歯医者でのマイクロスコープの実用性と普及率

マイクロスコープとは非常に精度の高い、医療現場で使用される顕微鏡のことを指します。

通常は内科や外科などで治療や手術の際に使用されることが多いものですが、近年では歯科治療にも使用されることが増えてきています。歯医者においてマイクロスコープを使用する治療例としては、審美歯科が主であり、一般歯科では精密な虫歯治療や、歯の神経を抜いた方に施す根管治療の際に使用することが多いといえます。かつて歯医者での治療は歯科医が肉眼と自らの手を使って行うことがほとんどでしたが、それではやはり限界があり、人それぞれの歯の形状や虫歯の状態、口腔内の状況によって治療部が見えづらい、手にもった器具が患部まで届きづらいといった難点があげられていることも事実です。

マイクロスコープを使用することでそういった人の手で行う治療であげられた難点も解消することができる上に、適格な処置を患部にのみ行うことができるため、虫歯治療のために健全な歯まで必要以上に削ることや、虫歯部分の取り残しなどが完全になくなるといったメリットもかなり大きいです。

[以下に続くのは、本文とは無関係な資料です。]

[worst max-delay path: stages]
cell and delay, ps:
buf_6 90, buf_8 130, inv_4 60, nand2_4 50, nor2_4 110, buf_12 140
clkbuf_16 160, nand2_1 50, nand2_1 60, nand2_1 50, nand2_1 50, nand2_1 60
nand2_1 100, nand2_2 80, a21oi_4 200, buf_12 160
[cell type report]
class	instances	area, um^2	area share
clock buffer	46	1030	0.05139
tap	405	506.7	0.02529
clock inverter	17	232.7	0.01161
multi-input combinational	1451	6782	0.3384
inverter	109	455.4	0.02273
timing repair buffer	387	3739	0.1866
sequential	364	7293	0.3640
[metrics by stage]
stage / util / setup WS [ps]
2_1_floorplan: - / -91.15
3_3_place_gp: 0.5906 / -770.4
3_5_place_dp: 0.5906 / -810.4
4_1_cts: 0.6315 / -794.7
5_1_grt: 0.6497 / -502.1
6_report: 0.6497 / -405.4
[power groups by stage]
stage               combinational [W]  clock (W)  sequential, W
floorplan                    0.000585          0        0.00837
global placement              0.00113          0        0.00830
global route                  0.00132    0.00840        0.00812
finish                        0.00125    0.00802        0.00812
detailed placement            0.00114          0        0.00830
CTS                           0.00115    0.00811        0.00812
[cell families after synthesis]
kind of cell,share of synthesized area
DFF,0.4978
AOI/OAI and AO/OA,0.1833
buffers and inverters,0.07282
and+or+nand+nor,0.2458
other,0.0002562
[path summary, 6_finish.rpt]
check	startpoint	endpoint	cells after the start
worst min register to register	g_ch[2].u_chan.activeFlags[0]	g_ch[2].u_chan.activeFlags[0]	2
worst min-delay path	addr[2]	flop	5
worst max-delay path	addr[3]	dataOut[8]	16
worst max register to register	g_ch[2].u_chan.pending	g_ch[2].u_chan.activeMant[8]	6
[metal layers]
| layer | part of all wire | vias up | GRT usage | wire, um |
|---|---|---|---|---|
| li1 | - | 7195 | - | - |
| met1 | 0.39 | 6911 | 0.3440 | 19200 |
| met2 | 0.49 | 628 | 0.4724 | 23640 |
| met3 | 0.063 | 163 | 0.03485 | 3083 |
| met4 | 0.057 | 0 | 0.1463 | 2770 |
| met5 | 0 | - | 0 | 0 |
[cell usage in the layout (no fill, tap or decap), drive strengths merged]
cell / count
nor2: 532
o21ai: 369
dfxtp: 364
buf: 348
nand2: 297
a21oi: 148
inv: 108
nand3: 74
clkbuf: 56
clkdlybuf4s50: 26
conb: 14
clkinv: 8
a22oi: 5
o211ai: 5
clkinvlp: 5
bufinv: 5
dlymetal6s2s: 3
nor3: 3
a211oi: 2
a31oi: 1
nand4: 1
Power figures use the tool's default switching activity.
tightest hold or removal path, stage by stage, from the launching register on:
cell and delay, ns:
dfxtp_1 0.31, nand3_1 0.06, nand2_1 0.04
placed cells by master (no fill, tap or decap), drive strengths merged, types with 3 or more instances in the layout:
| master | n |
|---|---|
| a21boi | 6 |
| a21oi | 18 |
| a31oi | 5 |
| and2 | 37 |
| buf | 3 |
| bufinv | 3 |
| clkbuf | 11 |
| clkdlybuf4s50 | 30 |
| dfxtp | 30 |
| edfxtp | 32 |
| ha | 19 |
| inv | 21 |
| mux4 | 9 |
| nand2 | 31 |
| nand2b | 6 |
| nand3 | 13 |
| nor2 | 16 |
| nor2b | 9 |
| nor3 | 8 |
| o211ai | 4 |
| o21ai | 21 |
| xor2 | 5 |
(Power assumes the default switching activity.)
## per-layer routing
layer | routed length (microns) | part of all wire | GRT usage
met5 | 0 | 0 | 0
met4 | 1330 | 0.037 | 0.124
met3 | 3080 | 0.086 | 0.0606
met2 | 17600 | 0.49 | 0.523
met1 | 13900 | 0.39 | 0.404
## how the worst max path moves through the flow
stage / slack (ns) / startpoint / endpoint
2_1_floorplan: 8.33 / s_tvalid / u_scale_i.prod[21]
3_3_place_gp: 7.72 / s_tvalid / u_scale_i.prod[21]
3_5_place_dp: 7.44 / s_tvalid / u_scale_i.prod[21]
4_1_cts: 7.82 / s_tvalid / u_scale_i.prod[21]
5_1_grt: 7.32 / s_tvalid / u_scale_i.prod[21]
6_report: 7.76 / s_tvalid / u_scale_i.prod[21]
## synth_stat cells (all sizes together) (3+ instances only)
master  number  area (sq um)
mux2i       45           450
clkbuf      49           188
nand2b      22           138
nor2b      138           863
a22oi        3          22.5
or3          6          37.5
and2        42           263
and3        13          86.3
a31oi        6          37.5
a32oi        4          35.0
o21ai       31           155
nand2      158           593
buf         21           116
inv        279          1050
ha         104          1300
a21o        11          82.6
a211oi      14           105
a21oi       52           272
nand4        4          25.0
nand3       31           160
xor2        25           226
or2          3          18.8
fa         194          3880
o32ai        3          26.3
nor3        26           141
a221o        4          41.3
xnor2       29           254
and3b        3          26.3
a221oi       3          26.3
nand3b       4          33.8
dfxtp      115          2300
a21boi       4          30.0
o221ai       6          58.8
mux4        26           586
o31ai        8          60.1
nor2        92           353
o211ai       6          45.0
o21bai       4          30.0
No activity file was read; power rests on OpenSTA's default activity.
File: src/rtl/uart_tx_fsm.sv
// uart_tx_fsm: UART frame sequencer driving the downstream 4:1 mux select and its data/parity inputs
module uart_tx_fsm #(
    parameter int DATA_WIDTH = 8
) (
    input  logic                  CLK,
    input  logic                  RST,
    input  logic [DATA_WIDTH-1:0] P_DATA,
    input  logic                  DATA_VALID,
    input  logic                  PAR_EN,
    input  logic                  PAR_TYP,
    output logic                  TX_READY,
    output logic [1:0]            MUX_SEL,
    output logic                  SER_DATA,
    output logic                  PAR_BIT,
    output logic                  BUSY
);
    localparam int CW = $clog2(DATA_WIDTH);
    typedef enum logic [2:0] {IDLE, START, DATA, PARITY, STOP} state_t;
    state_t state, state_nx;
    logic [DATA_WIDTH-1:0] shift_reg;
    logic [CW-1:0] cnt;
    logic par_en_q, par_bit_q, accept, last;
    assign accept = DATA_VALID & TX_READY;
    assign last = cnt == CW'(DATA_WIDTH - 1);
    always_ff @(posedge CLK or negedge RST) begin
        if (!RST) state <= IDLE;
        else state <= state_nx;
    end
    always_comb begin
        state_nx = state;
        case (state)
            IDLE:    state_nx = accept ? START : IDLE;
            START:   state_nx = DATA;
            DATA:    state_nx = !last ? DATA : (par_en_q ? PARITY : STOP);
            PARITY:  state_nx = STOP;
            STOP:    state_nx = accept ? START : IDLE;
            default: state_nx = IDLE;
        endcase
    end
    always_comb begin
        MUX_SEL  = state == START ? 2'b01 : state == DATA ? 2'b10 : state == PARITY ? 2'b11 : 2'b00;
        BUSY     = state != IDLE;
        TX_READY = state == IDLE || state == STOP;
        SER_DATA = shift_reg[0];
        PAR_BIT  = par_bit_q;
    end
    // Payload and parity are captured only on accept, so input changes mid-frame are invisible
    always_ff @(posedge CLK or negedge RST) begin
        if (!RST) begin
            shift_reg <= '0;
            cnt       <= '0;
            par_en_q  <= 1'b0;
            par_bit_q <= 1'b0;
        end else begin
            if (accept) begin
                shift_reg <= P_DATA;
                par_en_q  <= PAR_EN;
                par_bit_q <= ^P_DATA ^ PAR_TYP;
            end else if (state == DATA) begin
                shift_reg <= shift_reg >> 1;
            end
            if (state == START) cnt <= '0;
            else if (state == DATA && !last) cnt <= cnt + 1'b1;
        end
    end
endmodule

しかし歯医者では普及率は高いとはいえず、いまだに大学病院や一部の審美歯科や地域の歯科クリニックに少数導入されている程度といえます。歯医者でマイクロスコープが一般化しない理由としては、マイクロスコープを扱うための技術を持った歯科医師が少ないといった点が大きな要因としてあげられます。技術を取得するには特定の講習や研修を受講しなければならず、さらに機器を導入するには莫大な費用もかかります。これらが歯医者での普及率が低い理由としてあげられ、今後改善が必要であるといえます。